Reproduce exactly the lines that run from the start of the records below to the line with "export ABC_AREA = 0", inclusive.

━━━━━ Dataset records

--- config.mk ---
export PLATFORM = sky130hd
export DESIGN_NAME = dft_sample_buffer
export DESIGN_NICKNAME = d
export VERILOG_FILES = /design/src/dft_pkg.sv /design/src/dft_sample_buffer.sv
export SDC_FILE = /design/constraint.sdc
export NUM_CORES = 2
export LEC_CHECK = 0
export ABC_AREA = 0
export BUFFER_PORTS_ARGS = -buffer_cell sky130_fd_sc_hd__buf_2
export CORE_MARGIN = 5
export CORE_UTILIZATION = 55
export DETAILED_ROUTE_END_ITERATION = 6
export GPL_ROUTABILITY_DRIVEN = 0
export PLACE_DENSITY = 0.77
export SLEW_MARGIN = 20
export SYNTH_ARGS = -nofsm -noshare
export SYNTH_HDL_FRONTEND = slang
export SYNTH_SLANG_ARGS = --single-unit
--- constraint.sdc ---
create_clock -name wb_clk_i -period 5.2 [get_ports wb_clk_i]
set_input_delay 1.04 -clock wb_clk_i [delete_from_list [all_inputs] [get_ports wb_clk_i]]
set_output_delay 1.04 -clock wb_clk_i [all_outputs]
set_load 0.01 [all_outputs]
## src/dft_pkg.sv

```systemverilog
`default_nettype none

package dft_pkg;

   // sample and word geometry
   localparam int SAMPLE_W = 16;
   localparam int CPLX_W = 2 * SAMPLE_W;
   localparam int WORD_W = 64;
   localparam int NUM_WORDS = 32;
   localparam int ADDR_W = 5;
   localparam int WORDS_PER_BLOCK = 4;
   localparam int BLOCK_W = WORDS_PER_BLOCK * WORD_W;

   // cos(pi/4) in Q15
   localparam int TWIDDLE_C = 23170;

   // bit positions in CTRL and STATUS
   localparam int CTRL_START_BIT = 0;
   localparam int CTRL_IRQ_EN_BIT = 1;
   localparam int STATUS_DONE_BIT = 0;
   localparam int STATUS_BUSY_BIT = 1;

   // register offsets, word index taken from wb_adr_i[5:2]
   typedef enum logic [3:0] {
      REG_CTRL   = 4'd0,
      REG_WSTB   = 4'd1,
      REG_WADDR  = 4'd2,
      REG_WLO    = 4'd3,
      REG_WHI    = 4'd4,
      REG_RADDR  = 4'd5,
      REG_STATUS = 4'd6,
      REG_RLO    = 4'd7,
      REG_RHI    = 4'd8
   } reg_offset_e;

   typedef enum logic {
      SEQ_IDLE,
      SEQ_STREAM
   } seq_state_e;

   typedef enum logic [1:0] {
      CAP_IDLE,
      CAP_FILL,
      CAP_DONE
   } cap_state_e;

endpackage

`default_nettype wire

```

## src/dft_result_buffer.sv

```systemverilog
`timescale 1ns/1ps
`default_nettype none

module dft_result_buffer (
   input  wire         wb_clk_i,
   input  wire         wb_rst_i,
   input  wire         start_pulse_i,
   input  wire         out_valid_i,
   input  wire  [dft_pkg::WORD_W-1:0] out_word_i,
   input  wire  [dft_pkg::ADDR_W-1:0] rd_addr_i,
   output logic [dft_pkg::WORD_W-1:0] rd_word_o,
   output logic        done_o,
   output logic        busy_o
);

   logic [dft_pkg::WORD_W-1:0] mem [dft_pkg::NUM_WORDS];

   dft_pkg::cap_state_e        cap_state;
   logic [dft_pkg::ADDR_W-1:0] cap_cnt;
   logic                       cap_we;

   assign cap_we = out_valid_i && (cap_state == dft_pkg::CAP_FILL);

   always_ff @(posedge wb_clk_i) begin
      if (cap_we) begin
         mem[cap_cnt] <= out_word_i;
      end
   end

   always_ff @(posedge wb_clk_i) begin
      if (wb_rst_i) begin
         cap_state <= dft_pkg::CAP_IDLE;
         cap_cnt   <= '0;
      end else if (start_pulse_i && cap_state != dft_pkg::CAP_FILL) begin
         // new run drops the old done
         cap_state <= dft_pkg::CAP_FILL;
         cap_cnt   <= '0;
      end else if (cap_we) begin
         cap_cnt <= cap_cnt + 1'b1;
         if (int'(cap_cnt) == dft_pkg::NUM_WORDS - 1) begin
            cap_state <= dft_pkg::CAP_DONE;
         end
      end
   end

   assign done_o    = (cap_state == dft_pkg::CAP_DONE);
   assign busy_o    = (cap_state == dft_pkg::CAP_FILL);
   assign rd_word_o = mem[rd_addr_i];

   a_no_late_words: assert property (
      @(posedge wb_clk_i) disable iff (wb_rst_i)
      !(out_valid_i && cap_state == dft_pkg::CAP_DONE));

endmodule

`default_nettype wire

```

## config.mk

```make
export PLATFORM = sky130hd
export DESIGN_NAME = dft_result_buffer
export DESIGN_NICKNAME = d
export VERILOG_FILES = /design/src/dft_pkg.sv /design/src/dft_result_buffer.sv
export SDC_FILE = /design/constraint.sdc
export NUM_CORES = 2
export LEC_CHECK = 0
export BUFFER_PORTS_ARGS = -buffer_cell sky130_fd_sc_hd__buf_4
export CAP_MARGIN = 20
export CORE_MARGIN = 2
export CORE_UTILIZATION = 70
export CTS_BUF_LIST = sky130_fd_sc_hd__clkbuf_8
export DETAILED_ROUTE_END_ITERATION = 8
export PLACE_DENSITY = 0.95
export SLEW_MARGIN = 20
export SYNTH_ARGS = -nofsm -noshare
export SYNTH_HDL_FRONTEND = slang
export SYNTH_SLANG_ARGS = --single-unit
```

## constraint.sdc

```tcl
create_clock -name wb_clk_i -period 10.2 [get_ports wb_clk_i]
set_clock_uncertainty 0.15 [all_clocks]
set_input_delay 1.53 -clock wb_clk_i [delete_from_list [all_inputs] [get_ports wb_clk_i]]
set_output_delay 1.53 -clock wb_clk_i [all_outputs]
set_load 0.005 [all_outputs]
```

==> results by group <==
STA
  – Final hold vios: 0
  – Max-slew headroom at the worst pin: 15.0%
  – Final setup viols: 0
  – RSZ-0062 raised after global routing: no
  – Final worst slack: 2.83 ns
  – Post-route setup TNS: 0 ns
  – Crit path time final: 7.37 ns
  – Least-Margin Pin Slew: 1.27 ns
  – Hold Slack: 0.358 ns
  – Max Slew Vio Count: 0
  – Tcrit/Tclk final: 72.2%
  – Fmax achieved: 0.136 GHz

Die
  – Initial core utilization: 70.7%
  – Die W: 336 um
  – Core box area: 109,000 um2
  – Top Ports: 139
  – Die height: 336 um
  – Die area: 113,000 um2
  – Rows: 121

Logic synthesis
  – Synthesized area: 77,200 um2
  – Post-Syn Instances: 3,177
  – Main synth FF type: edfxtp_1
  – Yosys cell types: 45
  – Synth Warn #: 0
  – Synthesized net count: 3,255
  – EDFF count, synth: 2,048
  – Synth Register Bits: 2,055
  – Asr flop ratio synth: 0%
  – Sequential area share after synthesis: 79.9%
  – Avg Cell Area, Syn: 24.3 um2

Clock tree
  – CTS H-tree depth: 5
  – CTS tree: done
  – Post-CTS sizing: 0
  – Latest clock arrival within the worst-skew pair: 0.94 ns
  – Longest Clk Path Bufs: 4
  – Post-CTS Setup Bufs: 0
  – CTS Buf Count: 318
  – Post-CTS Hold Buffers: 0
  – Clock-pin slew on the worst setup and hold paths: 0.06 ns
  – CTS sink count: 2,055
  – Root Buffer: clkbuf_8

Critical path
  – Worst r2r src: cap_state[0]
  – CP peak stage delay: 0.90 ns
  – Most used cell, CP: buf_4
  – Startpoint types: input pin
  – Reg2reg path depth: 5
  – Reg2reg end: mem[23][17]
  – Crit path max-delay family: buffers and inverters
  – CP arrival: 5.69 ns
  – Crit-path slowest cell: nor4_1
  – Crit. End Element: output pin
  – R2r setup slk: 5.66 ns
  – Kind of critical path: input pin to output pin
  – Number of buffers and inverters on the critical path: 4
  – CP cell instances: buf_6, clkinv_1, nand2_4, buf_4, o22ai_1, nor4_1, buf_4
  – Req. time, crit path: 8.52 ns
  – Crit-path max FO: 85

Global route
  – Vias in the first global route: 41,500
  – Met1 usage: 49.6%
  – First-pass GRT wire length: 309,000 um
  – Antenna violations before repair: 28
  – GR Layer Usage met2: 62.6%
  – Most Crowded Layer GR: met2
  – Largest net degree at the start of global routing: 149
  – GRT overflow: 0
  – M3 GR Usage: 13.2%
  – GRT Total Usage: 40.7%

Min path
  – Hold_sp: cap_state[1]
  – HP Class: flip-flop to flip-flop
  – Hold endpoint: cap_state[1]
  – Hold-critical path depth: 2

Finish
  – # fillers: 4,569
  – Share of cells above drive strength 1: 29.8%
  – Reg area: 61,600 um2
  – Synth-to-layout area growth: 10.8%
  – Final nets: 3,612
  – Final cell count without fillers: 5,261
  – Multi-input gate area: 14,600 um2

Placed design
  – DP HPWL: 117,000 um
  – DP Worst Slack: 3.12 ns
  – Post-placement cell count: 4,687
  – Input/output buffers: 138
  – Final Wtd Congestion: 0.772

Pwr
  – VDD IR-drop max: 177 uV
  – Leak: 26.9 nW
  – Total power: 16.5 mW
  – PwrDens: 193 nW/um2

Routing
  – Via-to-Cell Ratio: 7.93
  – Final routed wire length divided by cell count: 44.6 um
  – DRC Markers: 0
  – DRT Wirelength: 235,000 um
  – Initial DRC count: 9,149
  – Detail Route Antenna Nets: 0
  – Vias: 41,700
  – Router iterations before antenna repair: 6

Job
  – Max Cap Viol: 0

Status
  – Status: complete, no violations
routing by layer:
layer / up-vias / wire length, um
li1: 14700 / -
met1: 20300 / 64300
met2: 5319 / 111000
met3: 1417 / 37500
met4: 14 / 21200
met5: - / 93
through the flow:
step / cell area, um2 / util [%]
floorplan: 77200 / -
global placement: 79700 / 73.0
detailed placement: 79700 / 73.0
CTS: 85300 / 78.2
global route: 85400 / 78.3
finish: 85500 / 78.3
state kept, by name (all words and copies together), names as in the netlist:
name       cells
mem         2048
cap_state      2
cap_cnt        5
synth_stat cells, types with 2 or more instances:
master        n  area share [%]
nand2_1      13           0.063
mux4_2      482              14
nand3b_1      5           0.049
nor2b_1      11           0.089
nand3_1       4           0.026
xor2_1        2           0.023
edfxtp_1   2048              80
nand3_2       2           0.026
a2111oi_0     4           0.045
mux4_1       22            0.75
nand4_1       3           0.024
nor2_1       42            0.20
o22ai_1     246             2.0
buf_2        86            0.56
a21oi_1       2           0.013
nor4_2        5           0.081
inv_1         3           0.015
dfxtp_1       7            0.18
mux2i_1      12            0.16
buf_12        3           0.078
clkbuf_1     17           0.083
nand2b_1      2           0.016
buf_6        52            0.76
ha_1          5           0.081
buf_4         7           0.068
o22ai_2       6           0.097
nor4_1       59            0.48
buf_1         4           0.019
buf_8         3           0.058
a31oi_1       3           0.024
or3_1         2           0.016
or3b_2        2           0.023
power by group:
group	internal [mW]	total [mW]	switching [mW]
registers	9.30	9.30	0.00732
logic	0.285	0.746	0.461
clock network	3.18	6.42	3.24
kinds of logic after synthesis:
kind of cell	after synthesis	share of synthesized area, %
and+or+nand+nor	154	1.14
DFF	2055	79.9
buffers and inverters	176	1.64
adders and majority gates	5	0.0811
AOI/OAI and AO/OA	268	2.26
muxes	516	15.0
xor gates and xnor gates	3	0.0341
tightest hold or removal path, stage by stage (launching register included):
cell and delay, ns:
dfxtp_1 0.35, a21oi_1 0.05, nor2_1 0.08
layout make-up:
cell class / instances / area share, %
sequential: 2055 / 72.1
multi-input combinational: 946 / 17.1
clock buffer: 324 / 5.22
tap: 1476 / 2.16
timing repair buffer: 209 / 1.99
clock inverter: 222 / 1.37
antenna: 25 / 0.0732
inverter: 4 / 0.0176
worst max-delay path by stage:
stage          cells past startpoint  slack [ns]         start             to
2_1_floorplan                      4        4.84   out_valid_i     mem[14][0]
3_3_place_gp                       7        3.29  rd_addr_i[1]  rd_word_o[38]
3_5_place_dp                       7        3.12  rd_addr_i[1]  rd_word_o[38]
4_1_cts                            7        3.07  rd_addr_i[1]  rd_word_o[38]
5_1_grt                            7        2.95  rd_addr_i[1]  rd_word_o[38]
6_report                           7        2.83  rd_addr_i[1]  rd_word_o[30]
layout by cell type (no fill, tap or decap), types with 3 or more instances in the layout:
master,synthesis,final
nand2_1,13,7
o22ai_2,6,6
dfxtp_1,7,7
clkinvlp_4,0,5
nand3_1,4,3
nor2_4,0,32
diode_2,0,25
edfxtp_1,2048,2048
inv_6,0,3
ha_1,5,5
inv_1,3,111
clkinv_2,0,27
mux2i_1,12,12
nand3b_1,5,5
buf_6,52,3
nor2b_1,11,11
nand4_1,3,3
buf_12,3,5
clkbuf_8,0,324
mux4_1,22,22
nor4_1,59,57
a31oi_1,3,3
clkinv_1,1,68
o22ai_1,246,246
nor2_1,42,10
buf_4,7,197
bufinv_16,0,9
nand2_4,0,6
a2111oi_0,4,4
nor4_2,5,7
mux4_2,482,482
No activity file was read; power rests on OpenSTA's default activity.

━━━━━━━━━━

§ **Finished exercise**
--- config.mk ---
export PLATFORM = sky130hd
export DESIGN_NAME = dft_sample_buffer
export DESIGN_NICKNAME = d
export VERILOG_FILES = /design/src/dft_pkg.sv /design/src/dft_sample_buffer.sv
export SDC_FILE = /design/constraint.sdc
export NUM_CORES = 2
export LEC_CHECK = 0
export ABC_AREA = 0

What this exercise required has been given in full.